• WHAT THE TASK REQUIRES: Go over the data and keep only the lines that include "went".

[[ INFORMATION PROVIDED open ]]

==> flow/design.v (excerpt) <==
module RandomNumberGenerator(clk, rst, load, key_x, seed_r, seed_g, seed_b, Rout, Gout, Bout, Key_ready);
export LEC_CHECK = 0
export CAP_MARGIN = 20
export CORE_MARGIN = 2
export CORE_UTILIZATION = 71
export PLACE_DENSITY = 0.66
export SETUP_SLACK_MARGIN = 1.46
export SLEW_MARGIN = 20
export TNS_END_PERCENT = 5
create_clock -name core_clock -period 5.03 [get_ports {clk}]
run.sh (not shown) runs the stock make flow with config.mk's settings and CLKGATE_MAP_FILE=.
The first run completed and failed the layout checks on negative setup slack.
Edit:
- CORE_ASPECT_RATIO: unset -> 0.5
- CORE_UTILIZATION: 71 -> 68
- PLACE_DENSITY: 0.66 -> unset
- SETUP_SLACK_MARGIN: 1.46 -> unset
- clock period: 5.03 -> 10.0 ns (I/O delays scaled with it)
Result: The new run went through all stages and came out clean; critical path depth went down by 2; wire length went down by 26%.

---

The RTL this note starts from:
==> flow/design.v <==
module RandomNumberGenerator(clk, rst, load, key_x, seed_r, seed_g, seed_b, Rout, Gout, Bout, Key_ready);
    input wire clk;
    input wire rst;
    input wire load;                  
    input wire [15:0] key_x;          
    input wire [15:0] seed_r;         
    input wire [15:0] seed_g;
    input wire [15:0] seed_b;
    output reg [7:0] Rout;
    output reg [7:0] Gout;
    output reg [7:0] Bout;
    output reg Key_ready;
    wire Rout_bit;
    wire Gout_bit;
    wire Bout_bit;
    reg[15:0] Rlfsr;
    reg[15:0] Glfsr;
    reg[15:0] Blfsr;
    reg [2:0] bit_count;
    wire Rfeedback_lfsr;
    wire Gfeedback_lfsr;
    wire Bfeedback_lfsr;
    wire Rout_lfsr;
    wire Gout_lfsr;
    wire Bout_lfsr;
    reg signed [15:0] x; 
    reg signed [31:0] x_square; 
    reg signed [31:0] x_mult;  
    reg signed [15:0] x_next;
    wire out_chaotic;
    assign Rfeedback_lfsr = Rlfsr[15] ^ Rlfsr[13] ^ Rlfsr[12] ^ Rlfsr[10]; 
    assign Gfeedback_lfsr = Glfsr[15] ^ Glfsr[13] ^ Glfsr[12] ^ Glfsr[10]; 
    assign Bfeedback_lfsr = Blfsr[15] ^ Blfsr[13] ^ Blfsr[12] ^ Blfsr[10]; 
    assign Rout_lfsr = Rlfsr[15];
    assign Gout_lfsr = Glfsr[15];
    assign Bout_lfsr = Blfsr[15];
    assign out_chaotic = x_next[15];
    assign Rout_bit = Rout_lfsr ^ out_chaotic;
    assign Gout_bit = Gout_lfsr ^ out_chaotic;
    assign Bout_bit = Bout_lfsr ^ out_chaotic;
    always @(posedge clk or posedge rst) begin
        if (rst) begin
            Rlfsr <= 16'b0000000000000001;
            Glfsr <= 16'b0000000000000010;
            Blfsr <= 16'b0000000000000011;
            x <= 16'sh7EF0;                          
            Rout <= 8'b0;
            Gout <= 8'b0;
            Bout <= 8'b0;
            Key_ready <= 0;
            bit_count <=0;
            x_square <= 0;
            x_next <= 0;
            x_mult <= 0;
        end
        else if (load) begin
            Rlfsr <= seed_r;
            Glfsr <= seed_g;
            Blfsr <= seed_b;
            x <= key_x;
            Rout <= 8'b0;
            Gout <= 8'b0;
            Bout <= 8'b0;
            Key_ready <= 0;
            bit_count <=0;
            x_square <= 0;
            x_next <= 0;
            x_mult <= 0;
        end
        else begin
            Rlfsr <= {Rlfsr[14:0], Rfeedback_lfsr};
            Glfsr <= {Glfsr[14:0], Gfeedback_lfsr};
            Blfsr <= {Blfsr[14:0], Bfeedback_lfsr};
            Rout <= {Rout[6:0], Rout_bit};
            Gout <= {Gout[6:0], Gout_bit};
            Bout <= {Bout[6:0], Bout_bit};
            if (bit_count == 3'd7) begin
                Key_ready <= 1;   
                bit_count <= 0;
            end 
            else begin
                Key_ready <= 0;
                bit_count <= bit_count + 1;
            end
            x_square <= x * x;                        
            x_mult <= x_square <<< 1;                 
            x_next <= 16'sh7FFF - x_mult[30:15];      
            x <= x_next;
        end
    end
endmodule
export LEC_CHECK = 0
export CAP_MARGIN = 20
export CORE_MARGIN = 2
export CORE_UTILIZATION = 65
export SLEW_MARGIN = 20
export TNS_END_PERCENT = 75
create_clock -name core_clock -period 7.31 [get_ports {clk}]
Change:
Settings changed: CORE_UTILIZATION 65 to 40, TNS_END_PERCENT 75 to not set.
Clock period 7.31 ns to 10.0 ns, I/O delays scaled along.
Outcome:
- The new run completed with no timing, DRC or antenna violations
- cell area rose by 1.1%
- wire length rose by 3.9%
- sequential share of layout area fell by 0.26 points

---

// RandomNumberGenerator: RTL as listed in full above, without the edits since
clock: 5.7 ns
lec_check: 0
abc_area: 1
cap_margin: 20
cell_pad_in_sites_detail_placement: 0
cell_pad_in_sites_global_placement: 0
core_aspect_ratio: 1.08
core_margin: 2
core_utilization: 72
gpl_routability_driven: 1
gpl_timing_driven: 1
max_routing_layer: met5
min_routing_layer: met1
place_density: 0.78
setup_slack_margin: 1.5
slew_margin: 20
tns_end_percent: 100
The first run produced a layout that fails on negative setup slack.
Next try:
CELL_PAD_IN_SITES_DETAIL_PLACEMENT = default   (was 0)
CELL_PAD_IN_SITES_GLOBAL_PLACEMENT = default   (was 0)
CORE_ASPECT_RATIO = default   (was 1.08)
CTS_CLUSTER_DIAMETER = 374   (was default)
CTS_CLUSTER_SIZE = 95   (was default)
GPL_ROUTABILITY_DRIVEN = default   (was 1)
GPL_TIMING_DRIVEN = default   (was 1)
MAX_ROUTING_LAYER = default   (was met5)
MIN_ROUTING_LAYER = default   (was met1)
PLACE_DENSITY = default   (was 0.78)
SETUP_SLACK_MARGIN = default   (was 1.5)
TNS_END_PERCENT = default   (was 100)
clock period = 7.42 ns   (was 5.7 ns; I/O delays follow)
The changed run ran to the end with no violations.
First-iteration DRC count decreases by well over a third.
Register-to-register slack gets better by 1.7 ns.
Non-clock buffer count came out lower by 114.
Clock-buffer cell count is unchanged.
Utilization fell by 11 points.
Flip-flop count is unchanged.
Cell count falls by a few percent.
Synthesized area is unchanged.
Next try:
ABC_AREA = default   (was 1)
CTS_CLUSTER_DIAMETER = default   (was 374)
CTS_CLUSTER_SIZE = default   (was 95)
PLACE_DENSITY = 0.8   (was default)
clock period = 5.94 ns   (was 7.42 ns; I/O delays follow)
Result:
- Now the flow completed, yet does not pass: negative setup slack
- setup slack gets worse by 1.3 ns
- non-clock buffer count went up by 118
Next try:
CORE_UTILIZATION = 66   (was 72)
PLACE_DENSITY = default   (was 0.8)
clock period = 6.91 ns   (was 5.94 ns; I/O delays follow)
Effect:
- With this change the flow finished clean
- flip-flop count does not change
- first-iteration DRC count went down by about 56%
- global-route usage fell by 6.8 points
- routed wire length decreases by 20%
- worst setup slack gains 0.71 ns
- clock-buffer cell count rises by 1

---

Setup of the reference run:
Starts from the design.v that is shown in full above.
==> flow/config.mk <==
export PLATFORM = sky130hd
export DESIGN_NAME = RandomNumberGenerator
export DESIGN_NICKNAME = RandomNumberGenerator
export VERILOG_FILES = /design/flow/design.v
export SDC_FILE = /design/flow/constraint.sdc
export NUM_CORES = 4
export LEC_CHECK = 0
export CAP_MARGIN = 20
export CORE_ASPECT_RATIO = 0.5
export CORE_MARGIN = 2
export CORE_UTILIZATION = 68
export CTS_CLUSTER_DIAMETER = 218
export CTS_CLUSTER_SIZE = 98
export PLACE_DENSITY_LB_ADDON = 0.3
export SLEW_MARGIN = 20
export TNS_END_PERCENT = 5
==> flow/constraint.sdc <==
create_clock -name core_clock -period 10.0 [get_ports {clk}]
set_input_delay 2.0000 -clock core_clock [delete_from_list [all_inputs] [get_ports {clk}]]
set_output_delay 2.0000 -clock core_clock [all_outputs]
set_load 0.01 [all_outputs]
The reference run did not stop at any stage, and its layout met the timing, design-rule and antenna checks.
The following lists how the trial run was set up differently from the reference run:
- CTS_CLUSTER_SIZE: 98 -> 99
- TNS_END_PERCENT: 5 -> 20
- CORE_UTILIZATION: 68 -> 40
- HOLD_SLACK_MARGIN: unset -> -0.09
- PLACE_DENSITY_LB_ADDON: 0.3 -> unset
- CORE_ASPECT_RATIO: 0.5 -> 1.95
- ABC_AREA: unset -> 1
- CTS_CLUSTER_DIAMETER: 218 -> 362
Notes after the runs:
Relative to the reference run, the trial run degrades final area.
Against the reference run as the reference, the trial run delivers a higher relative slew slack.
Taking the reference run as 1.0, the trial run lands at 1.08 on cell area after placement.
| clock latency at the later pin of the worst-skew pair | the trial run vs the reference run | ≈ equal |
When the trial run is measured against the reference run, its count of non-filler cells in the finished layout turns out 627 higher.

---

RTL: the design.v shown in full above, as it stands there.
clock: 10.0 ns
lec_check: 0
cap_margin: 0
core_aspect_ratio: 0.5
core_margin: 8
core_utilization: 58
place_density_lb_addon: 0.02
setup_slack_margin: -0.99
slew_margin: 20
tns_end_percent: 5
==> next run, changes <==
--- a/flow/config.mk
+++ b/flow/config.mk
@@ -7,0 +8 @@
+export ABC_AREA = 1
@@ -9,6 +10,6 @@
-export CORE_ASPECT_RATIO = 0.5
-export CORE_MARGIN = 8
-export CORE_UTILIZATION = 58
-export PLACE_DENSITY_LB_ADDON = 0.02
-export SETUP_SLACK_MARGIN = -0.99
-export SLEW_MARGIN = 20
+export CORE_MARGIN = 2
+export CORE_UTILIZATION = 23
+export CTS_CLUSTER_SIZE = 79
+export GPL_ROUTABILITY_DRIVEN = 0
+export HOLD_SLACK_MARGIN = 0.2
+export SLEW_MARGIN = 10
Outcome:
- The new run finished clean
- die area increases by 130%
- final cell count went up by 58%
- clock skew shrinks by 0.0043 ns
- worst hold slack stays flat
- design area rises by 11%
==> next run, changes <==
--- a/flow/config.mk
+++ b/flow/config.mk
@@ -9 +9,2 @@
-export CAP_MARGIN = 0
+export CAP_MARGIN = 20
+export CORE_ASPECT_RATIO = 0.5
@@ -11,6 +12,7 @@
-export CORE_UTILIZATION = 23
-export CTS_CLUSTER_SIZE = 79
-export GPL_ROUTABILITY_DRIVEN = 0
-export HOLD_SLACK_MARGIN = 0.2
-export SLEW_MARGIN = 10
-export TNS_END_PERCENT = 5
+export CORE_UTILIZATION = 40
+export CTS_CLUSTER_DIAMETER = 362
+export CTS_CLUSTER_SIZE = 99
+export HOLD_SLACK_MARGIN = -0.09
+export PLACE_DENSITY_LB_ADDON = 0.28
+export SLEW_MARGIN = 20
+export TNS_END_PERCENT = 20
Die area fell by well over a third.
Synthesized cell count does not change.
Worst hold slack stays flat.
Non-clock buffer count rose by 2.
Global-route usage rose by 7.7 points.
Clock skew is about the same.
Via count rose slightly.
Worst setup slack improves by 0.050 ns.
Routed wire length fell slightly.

[[ INFORMATION PROVIDED closed ]]

• THE ANSWER:
Result: The new run went through all stages and came out clean; critical path depth went down by 2; wire length went down by 26%.
- non-clock buffer count went up by 118
- first-iteration DRC count went down by about 56%
- final cell count went up by 58%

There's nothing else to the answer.